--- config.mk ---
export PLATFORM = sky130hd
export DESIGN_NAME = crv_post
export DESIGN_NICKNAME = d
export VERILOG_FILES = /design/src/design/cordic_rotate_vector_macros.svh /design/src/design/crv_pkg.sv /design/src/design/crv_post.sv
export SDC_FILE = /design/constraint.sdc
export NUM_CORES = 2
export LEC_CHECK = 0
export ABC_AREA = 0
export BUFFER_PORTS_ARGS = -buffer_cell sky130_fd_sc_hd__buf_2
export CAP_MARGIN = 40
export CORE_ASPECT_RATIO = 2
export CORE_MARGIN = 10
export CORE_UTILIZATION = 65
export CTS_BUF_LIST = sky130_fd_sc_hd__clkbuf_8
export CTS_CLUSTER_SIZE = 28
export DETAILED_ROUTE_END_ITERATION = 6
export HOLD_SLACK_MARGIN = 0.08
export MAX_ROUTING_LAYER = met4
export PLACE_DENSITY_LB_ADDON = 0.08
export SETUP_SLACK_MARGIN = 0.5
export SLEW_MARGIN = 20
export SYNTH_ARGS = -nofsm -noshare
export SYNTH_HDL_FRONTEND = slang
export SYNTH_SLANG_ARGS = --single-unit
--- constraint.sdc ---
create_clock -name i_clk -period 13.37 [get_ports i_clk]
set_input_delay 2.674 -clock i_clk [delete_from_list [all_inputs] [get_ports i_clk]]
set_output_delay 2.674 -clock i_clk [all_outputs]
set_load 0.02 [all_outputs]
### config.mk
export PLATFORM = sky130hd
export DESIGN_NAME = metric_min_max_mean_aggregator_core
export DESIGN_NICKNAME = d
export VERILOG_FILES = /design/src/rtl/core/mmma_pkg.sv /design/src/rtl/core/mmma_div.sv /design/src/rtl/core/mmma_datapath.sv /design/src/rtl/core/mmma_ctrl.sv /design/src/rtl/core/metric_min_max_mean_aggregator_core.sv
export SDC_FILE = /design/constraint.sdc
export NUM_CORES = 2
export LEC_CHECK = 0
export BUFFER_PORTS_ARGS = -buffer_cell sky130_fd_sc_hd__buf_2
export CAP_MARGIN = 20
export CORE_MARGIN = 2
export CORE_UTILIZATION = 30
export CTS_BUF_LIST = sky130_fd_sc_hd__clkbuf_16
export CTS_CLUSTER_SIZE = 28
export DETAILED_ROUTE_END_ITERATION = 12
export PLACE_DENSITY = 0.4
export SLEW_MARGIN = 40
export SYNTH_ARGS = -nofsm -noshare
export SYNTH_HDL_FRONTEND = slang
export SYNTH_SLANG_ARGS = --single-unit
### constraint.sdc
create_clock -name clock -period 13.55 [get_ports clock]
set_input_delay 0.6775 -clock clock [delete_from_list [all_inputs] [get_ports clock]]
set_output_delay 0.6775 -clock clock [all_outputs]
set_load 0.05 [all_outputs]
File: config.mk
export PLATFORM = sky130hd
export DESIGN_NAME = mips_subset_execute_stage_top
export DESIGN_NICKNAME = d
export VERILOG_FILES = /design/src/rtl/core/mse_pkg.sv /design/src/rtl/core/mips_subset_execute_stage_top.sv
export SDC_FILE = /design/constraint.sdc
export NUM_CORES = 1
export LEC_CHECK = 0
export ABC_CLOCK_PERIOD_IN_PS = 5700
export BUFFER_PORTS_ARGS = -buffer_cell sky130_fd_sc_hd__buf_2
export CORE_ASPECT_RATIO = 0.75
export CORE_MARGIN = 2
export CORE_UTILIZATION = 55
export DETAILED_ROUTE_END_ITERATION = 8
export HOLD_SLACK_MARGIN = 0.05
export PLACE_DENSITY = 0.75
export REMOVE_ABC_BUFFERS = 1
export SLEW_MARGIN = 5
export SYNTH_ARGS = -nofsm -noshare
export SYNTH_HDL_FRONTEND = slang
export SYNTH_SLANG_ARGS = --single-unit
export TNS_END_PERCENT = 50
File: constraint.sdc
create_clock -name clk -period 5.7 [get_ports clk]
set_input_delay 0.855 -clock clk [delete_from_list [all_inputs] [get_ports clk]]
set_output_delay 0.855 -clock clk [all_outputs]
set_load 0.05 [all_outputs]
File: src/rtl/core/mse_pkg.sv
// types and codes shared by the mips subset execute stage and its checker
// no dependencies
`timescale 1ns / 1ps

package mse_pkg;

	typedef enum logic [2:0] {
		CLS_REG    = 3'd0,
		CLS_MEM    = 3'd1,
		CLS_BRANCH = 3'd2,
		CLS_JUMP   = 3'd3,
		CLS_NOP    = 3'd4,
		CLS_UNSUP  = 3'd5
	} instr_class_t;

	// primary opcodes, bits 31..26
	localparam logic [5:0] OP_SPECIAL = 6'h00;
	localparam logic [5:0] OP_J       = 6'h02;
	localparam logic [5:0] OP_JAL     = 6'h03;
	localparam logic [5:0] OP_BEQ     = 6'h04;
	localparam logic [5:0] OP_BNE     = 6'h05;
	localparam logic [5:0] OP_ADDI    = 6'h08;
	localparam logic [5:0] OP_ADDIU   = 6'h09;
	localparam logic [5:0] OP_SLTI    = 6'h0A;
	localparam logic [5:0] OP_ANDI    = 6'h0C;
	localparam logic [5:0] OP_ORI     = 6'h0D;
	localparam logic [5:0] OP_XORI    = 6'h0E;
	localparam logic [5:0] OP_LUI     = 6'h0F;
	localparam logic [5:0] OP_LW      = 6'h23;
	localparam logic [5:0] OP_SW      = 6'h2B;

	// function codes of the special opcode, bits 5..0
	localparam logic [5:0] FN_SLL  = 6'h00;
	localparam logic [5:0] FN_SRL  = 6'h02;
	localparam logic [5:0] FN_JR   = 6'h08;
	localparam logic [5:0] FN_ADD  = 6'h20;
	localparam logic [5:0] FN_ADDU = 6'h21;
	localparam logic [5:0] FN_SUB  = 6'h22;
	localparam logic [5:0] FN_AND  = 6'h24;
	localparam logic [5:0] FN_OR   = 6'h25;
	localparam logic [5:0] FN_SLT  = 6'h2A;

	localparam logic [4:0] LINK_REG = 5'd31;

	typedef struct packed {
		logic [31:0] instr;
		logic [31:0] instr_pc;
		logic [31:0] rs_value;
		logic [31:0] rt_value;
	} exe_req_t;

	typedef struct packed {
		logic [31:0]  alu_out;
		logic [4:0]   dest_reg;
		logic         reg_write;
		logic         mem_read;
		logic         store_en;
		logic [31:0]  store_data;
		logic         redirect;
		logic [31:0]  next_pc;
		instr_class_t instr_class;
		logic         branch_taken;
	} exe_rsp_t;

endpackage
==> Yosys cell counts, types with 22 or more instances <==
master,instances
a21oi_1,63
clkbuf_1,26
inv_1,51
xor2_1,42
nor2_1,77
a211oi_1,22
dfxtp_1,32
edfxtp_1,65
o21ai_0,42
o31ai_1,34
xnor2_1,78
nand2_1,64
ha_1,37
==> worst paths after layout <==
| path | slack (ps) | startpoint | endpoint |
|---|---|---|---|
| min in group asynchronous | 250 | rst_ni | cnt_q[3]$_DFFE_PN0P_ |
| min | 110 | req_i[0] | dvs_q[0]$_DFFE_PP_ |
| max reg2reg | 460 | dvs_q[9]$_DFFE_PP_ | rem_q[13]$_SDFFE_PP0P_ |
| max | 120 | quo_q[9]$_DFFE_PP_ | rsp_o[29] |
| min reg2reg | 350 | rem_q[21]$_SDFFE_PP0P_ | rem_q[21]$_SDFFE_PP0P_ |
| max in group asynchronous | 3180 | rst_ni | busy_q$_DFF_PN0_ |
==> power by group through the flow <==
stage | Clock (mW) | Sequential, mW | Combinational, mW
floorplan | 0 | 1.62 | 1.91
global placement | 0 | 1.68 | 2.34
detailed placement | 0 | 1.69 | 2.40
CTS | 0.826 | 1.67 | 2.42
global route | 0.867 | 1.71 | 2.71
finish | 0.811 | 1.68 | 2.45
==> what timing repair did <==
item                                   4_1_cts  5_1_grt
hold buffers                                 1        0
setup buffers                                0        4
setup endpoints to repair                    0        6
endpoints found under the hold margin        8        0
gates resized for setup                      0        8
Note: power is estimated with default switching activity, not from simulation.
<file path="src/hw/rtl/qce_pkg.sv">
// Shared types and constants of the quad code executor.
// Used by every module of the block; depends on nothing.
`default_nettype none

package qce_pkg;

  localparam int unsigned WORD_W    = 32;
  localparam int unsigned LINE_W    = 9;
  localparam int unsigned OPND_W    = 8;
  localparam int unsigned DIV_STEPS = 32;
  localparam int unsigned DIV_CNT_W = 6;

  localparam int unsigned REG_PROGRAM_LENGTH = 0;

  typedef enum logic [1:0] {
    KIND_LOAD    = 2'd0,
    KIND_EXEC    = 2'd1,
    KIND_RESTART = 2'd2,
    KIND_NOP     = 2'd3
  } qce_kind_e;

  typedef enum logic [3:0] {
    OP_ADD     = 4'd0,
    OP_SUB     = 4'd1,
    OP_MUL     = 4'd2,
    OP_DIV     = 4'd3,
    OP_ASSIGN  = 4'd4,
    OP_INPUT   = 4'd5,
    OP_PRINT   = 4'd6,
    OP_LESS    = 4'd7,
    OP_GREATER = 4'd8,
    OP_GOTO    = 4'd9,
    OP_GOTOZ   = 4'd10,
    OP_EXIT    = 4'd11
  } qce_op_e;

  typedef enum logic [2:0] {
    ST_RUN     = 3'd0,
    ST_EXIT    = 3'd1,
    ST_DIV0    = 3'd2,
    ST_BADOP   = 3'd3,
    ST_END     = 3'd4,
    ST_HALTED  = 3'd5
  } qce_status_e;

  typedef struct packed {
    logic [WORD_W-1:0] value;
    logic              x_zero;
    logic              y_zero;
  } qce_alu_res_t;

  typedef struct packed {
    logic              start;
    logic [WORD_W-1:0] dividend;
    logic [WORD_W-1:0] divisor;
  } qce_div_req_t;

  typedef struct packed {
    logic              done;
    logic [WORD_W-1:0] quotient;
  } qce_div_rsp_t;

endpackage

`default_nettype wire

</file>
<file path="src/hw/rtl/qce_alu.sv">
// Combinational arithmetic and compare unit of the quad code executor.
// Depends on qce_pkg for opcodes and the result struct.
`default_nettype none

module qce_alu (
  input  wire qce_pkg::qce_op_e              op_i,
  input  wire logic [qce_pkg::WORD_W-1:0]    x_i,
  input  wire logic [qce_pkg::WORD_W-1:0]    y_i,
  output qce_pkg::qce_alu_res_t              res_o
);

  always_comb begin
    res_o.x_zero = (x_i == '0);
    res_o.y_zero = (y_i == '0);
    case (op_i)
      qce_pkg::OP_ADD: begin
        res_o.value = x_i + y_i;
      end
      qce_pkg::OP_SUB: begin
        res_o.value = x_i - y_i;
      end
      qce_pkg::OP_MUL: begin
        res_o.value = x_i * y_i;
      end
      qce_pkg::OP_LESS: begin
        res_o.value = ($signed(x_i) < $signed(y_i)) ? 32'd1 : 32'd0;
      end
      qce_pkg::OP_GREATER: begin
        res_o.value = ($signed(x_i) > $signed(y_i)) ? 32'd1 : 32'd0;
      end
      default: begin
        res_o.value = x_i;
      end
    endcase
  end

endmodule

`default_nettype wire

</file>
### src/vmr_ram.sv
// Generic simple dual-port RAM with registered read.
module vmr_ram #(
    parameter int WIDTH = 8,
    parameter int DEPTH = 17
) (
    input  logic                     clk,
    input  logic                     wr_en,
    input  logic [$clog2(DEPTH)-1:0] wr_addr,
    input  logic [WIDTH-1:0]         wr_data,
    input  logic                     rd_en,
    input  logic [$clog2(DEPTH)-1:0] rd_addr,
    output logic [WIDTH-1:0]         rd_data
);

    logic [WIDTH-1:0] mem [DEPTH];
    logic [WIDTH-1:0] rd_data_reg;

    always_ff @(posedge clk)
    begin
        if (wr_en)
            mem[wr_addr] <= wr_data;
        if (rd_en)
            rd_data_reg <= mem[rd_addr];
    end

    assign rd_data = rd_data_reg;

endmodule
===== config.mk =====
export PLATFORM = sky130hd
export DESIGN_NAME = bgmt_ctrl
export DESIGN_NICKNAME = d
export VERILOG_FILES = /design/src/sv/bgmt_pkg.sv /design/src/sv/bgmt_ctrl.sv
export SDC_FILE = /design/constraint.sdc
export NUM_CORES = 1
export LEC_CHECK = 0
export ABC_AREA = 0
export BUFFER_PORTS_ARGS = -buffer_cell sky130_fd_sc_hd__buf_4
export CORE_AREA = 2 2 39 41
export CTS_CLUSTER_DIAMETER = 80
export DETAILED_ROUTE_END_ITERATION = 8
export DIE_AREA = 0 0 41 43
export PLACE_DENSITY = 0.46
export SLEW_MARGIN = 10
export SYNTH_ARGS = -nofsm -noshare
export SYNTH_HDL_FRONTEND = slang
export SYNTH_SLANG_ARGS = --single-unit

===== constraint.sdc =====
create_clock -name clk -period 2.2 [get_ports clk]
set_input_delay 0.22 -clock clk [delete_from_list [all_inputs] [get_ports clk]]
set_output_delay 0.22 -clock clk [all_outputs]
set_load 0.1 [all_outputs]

══════════════════════════════

Set down again, word for word, the stretch of records from the line with "worst paths after" to the line with "dvs_q[9]$_DFFE_PP_ | rem_q[13]$_SDFFE_PP0P_ |", both of those lines included.

==> worst paths after layout <==
| path | slack (ps) | startpoint | endpoint |
|---|---|---|---|
| min in group asynchronous | 250 | rst_ni | cnt_q[3]$_DFFE_PN0P_ |
| min | 110 | req_i[0] | dvs_q[0]$_DFFE_PP_ |
| max reg2reg | 460 | dvs_q[9]$_DFFE_PP_ | rem_q[13]$_SDFFE_PP0P_ |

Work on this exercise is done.